Bromination reaction: the same friedel-crafts reaction of reaction unit.The oil phase that friedel-crafts reaction obtains mixes with the bromination reaction auxiliary composition, and auxiliary composition is made up of two parts, and first part is selected from H
2O
2, a kind of in the Peracetic Acid; Second component is selected from one or more in hydrochloric acid, sulfuric acid, phosphoric acid, formic acid, the Glacial acetic acid, preferred 15wt%-31wt% hydrochloric acid, 60wt%-98wt% sulfuric acid, 50wt%-80wt% phosphoric acid.The mol ratio of composition first component and bromine is 0.5-2: 1, and preferred especially 0.5-1.5: 1; The mass ratio of second component and bromine is 0.5~3: 1, preferred especially 0.5~2.5: 1; The composition addition sequence is to add second component earlier, adds first component down at 15-30 ℃ again, stirs; At 10~80 ℃, preferred 15~50 ℃ drip bromine, follow the tracks of reaction with gas-chromatography (GC), stop to drip bromine after GC detection 4 disappears, and the bromine of adding and 4 mol ratio are 0.6~1: 1; Add equal-volume water in reaction solution, stir, washing divides the phase of anhydrating, and repeats once, sloughs solvent at 80-120 ℃ with methods such as underpressure distillation, air distillation, falling film evaporations afterwards and obtains 5.Recovered solvent further drying can be applied mechanically to friedel-crafts reaction after making with extra care.
Epoxidation reaction: the same friedel-crafts reaction of reaction unit.5 with the anhydrous methanol of 5-10 times of weight, 1~1.5 moles of sodium methoxide is mixed, and 30~60 ℃ of stirring reactions 1~5 hour, follows the tracks of reaction with GC, GC detect 5 disappear after, distill out methyl alcohol, obtain 6, the methyl alcohol of recovery is applied mechanically.
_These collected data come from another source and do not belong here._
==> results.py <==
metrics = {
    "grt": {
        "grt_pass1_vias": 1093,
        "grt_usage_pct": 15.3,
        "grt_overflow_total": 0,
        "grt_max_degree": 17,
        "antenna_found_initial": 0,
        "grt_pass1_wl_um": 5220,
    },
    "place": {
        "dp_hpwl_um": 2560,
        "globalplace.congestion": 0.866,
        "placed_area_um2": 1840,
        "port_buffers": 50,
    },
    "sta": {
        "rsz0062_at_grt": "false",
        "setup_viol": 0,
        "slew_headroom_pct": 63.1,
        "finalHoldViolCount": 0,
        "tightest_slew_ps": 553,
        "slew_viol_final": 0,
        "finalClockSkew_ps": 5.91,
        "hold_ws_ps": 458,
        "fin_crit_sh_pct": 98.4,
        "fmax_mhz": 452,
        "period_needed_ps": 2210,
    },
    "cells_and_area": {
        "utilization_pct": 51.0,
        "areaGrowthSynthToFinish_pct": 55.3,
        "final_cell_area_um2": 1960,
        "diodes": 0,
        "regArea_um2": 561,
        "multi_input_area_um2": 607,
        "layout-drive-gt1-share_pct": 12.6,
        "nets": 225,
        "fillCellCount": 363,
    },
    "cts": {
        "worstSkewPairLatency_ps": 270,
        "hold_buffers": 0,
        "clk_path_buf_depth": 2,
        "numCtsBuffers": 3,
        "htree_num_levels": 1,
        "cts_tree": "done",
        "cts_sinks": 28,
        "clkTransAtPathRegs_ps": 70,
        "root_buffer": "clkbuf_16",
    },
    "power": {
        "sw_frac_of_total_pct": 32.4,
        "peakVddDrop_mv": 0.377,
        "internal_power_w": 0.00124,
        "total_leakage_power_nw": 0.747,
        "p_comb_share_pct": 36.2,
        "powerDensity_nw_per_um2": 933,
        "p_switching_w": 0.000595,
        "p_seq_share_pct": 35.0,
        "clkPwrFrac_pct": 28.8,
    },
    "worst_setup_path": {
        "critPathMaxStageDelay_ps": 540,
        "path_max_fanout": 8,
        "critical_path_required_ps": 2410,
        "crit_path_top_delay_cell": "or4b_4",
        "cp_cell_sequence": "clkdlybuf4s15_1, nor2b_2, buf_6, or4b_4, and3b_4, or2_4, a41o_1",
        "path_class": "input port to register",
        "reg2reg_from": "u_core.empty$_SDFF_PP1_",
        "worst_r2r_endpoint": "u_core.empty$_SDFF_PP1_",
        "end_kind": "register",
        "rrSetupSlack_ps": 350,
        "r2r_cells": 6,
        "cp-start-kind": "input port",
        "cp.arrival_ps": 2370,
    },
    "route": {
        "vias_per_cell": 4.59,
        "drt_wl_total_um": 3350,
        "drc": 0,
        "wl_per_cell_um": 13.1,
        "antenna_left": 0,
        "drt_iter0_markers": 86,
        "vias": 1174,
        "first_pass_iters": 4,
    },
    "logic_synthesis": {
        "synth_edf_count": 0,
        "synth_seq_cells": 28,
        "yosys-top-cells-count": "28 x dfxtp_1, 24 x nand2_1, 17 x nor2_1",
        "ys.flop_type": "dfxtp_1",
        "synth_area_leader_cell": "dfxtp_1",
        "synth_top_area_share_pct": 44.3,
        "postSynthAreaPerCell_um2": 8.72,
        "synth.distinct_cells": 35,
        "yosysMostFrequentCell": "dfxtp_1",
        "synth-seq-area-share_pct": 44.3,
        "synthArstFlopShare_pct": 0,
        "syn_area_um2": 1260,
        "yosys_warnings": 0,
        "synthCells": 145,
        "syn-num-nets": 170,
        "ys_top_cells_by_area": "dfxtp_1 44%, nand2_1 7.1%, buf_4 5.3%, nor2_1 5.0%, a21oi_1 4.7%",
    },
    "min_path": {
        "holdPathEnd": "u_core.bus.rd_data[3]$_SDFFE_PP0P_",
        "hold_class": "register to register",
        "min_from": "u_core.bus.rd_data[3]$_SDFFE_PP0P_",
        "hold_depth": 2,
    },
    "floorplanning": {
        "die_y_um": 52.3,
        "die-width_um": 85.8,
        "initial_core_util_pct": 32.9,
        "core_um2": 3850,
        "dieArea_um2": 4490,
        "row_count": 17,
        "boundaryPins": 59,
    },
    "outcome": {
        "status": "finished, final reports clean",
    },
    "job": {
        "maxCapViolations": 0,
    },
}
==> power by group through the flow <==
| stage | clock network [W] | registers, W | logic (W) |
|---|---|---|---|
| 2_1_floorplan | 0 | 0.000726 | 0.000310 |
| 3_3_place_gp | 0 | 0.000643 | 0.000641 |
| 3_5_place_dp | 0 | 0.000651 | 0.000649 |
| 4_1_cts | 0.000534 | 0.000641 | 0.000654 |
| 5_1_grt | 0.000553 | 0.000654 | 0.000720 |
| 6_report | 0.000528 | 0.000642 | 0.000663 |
--- src/rtl/wb_master_ctrl.sv ---
// Wishbone classic single-transfer master with retry/backoff and registered outputs.
// Optional bus watchdog enabled by defining WB_MASTER_TIMEOUT_EN.
module wb_master_ctrl #(
  parameter int aw             = 32,
  parameter int dw             = 32,
  parameter int MAX_RETRY      = 3,
  parameter int TIMEOUT_CYCLES = 1024
) (
  input  logic          wb_clk,
  input  logic          wb_rst_n,
  input  logic          req_valid,
  output logic          req_ready,
  input  logic          req_we,
  input  logic [aw-1:0] req_adr,
  input  logic [dw-1:0] req_dat,
  input  logic [3:0]    req_sel,
  output logic          rsp_valid,
  input  logic          rsp_ready,
  output logic [dw-1:0] rsp_dat,
  output logic [1:0]    rsp_status,
  output logic          busy,
  output logic          wb_cyc_o,
  output logic          wb_stb_o,
  output logic          wb_we_o,
  output logic [aw-1:0] wb_adr_o,
  output logic [dw-1:0] wb_dat_o,
  output logic [3:0]    wb_sel_o,
  input  logic [dw-1:0] wb_dat_i,
  input  logic          wb_ack_i,
  input  logic          wb_err_i,
  input  logic          wb_rty_i
);

  typedef enum logic [1:0] {IDLE, BUS, BACKOFF, RESP} state_t;

  localparam logic [1:0] ST_OK  = 2'b00;
  localparam logic [1:0] ST_ERR = 2'b01;
  localparam logic [1:0] ST_RTY = 2'b10;
  localparam logic [3:0] RETRY_LIMIT = 4'(MAX_RETRY);

  state_t          state, state_d;
  logic [3:0]      retry_cnt, retry_d;
  logic            req_ready_d, rsp_valid_d, busy_d, cyc_d, we_d;
  logic [dw-1:0]   rsp_dat_d, wdat_d;
  logic [1:0]      status_d;
  logic [aw-1:0]   adr_d;
  logic [3:0]      sel_d;

`ifdef WB_MASTER_TIMEOUT_EN
  localparam logic [1:0]  ST_TMO   = 2'b11;
  localparam logic [15:0] TMO_LAST = 16'(TIMEOUT_CYCLES - 1);
  logic [15:0] tmo_cnt, tmo_d;
`else
  logic unused_timeout_cycles;
  assign unused_timeout_cycles = ^TIMEOUT_CYCLES;
`endif

  always_ff @(posedge wb_clk or negedge wb_rst_n) begin
    if (!wb_rst_n) begin
      state      <= IDLE;
      retry_cnt  <= '0;
      req_ready  <= 1'b0;
      rsp_valid  <= 1'b0;
      rsp_dat    <= '0;
      rsp_status <= ST_OK;
      busy       <= 1'b0;
      wb_cyc_o   <= 1'b0;
      wb_stb_o   <= 1'b0;
      wb_we_o    <= 1'b0;
      wb_adr_o   <= '0;
      wb_dat_o   <= '0;
      wb_sel_o   <= '0;
`ifdef WB_MASTER_TIMEOUT_EN
      tmo_cnt    <= '0;
`endif
    end else begin
      state      <= state_d;
      retry_cnt  <= retry_d;
      req_ready  <= req_ready_d;
      rsp_valid  <= rsp_valid_d;
      rsp_dat    <= rsp_dat_d;
      rsp_status <= status_d;
      busy       <= busy_d;
      wb_cyc_o   <= cyc_d;
      wb_stb_o   <= cyc_d;
      wb_we_o    <= we_d;
      wb_adr_o   <= adr_d;
      wb_dat_o   <= wdat_d;
      wb_sel_o   <= sel_d;
`ifdef WB_MASTER_TIMEOUT_EN
      tmo_cnt    <= tmo_d;
`endif
    end
  end

  // Next-state logic computes the value every output register takes at the next edge.
  always_comb begin
    state_d     = state;
    retry_d     = retry_cnt;
    rsp_valid_d = rsp_valid;
    rsp_dat_d   = rsp_dat;
    status_d    = rsp_status;
    cyc_d       = wb_cyc_o;
    we_d        = wb_we_o;
    adr_d       = wb_adr_o;
    wdat_d      = wb_dat_o;
    sel_d       = wb_sel_o;
`ifdef WB_MASTER_TIMEOUT_EN
    tmo_d       = tmo_cnt;
`endif
    case (state)
      IDLE: begin
        if (req_valid && req_ready) begin
          state_d = BUS;
          cyc_d   = 1'b1;
          we_d    = req_we;
          adr_d   = req_adr;
          wdat_d  = req_dat;
          sel_d   = req_sel;
          retry_d = '0;
`ifdef WB_MASTER_TIMEOUT_EN
          tmo_d   = '0;
`endif
        end
      end
      BUS: begin
        if (wb_ack_i) begin
          state_d     = RESP;
          cyc_d       = 1'b0;
          rsp_valid_d = 1'b1;
          rsp_dat_d   = wb_we_o ? '0 : wb_dat_i;
          status_d    = ST_OK;
        end else if (wb_err_i) begin
          state_d     = RESP;
          cyc_d       = 1'b0;
          rsp_valid_d = 1'b1;
          rsp_dat_d   = '0;
          status_d    = ST_ERR;
        end else if (wb_rty_i) begin
          cyc_d = 1'b0;
          if (retry_cnt < RETRY_LIMIT) begin
            state_d = BACKOFF;
            if (retry_cnt != 4'hF) retry_d = retry_cnt + 4'd1;
          end else begin
            state_d     = RESP;
            rsp_valid_d = 1'b1;
            rsp_dat_d   = '0;
            status_d    = ST_RTY;
          end
        end
`ifdef WB_MASTER_TIMEOUT_EN
        else if (tmo_cnt == TMO_LAST) begin
          state_d     = RESP;
          cyc_d       = 1'b0;
          rsp_valid_d = 1'b1;
          rsp_dat_d   = '0;
          status_d    = ST_TMO;
        end else begin
          tmo_d = tmo_cnt + 16'd1;
        end
`endif
      end
      BACKOFF: begin
        state_d = BUS;
        cyc_d   = 1'b1;
`ifdef WB_MASTER_TIMEOUT_EN
        tmo_d   = '0;
`endif
      end
      RESP: begin
        if (rsp_ready) begin
          state_d     = IDLE;
          rsp_valid_d = 1'b0;
        end
      end
      default: begin
        state_d = IDLE;
        cyc_d   = 1'b0;
      end
    endcase
    req_ready_d = (state_d == IDLE);
    busy_d      = (state_d != IDLE);
  end

endmodule

--- config.mk ---
export PLATFORM = sky130hd
export DESIGN_NAME = wb_master_ctrl
export DESIGN_NICKNAME = d
export VERILOG_FILES = /design/src/rtl/wb_master_ctrl.sv
export SDC_FILE = /design/constraint.sdc
export NUM_CORES = 1
export LEC_CHECK = 0
export BUFFER_PORTS_ARGS = -buffer_cell sky130_fd_sc_hd__buf_2
export CELL_PAD_IN_SITES_DETAIL_PLACEMENT = 1
export CELL_PAD_IN_SITES_GLOBAL_PLACEMENT = 1
export CORE_MARGIN = 5
export CORE_UTILIZATION = 36
export CTS_BUF_LIST = sky130_fd_sc_hd__clkbuf_16
export CTS_CLUSTER_SIZE = 14
export DETAILED_ROUTE_END_ITERATION = 8
export GPL_ROUTABILITY_DRIVEN = 0
export HOLD_SLACK_MARGIN = 0.1
export PLACE_DENSITY = 0.82
export SLEW_MARGIN = 30
export SYNTH_ARGS = -nofsm -noshare
export SYNTH_HDL_FRONTEND = slang
export SYNTH_SLANG_ARGS = --single-unit
--- constraint.sdc ---
create_clock -name wb_clk -period 2.44 [get_ports wb_clk]
set_clock_uncertainty 0.15 [all_clocks]
set_input_delay 0.61 -clock wb_clk [delete_from_list [all_inputs] [get_ports wb_clk]]
set_output_delay 0.61 -clock wb_clk [all_outputs]
set_load 0.1 [all_outputs]
==> flow_metrics.py, run 1 <==
metrics = {
    "outcome": {
        "status": "finished, final reports clean",
    },
    "final_layout": {
        "post-route-cell-area_um2": 6400,
        "layout-drive-gt1-share_pct": 53.8,
        "areaGrowthSynthToFinish_pct": 39.3,
        "seq_area_um2": 2830,
        "utilization_pct": 50.9,
        "fillCellCount": 1359,
        "multiInputGateArea_um2": 1500,
        "num-nets-final": 671,
        "insertedDiodeCount": 0,
    },
    "floorplanning": {
        "die_h_um": 123,
        "io-pin-count": 216,
        "fp.dieW_um": 123,
        "dieArea_um2": 15100,
        "fp.coreArea_um2": 12600,
        "initial_core_util_pct": 36.6,
        "rows": 41,
    },
    "route": {
        "post_drt_wl_per_cell_um": 18.1,
        "first_pass_iters": 4,
        "via_count": 3488,
        "drc_errors": 0,
        "via_per_inst": 4.68,
        "wirelength_um": 13500,
        "ant_nets": 0,
        "dr.first_iter.drc_count": 78,
    },
    "critical_path": {
        "worstReg2RegStart": "state[0]",
        "worstSetupStartpoint": "wb_we_o",
        "critical_path.cell_chain": "buf_2",
        "critPathLaunchType": "flip-flop",
        "cp_slowest_stage_delay_ps": 470,
        "cpMaxStageDelayCell": "buf_2",
        "critical-path-top-delay-family": "buffers and inverters",
        "crit_arrival_ps": 1310,
        "crit_required_ps": 1680,
        "crit_type": "flip-flop to output pin",
        "crit_fanout": 3,
        "endpoint_kind": "output pin",
        "crit_buf_inv": 1,
    },
    "sta": {
        "post-route-period-util_pct": 84.7,
        "worst_slack_ps": 374,
        "setup_tns_ps": 0,
        "max_slew_margin_pct": 64.0,
        "setup_violations": 0,
        "rsz0062_at_grt": "no",
        "slew_viol_final": 0,
        "min_period_ps": 2070,
        "hold_viol": 0,
        "tightest_slew_ps": 526,
        "fmax_mhz": 484,
    },
    "synth": {
        "synth_area_um2": 4590,
        "ys_seq_area_share_pct": 61.5,
        "synth_fp_nets": 448,
        "synthCells": 339,
        "synth_top_area_share_pct": 61.5,
        "ys_types": 34,
        "ys_seq_elements": 113,
        "yosys_warnings": 0,
        "syn_avg_cell_area_um2": 13.6,
        "yosys.area.top_type": "dfrtp_1",
        "synthTopCellsByArea": "dfrtp_1, mux2_2, mux2i_1, inv_1, nand2_1",
    },
    "global_routing": {
        "track_usage_pct": 18.4,
        "grt_pass1_vias": 4046,
        "antenna_found_initial": 0,
        "grt.overflow.total": 0,
        "grt_max_degree": 45,
        "grt_pass1_wl_um": 20800,
    },
    "min_path": {
        "hold_path_class": "input port to flip-flop",
        "min_from": "req_dat[22]",
    },
    "placement": {
        "io_buffers": 215,
        "hpwl_um": 9970,
        "place_area_um2": 5860,
        "dp_slack_ps": 195,
    },
    "clock_tree": {
        "postCtsResizedCells": 0,
        "root_buffer": "clkbuf_16",
        "clkLatencyLatePin_ps": 410,
        "clkTransAtPathRegs_ps": 50,
        "numCtsBuffers": 17,
        "cts.sinks": 113,
        "cts_tree": "yes",
        "clock_path_buffers": 2,
        "cts_max_level": 4,
        "post-cts-setup-buffers": 0,
    },
    "run": {
        "cap_violations": 0,
    },
}
## cells in the final DEF (no fill, tap or decap), drive strengths merged, types with 2 or more instances in the layout
cell type  Yosys  routed
mux2          69      69
nor2b          5       5
mux2i         32      32
o21ai          3       3
o211a          4       4
a211o          2       2
clkinv         0       6
buf           13     222
inv           35      39
clkbuf         6      17
dfrtp        113     113
nor2           2       2
nand2         35      35
bufinv         0       2
nor3           3       3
Ring-opening reaction: the same friedel-crafts reaction of reaction unit.6 mix with the amine of 5-10 times of mol ratio, add catalyzer, be heated to backflow, return time 5-20 hour, follow the tracks of reaction with GC, 6 disappearance back decompressions steam excessive amine, add toluene, dimethylbenzene, chlorobenzene or dichlorobenzene dissolution with solvents, add water and stir, by-product salt and catalyzer are removed in layering, get product solution.Product solution added 5wt%-10wt% gac reflux decolour 30 minutes, filtered.The filtrate decompression distillation, cooling, the solubilizing agent crystallization, suction filtration, filter cake are target product 1, filtrate is crystalline mother solution, applies mechanically to the next batch crystallization.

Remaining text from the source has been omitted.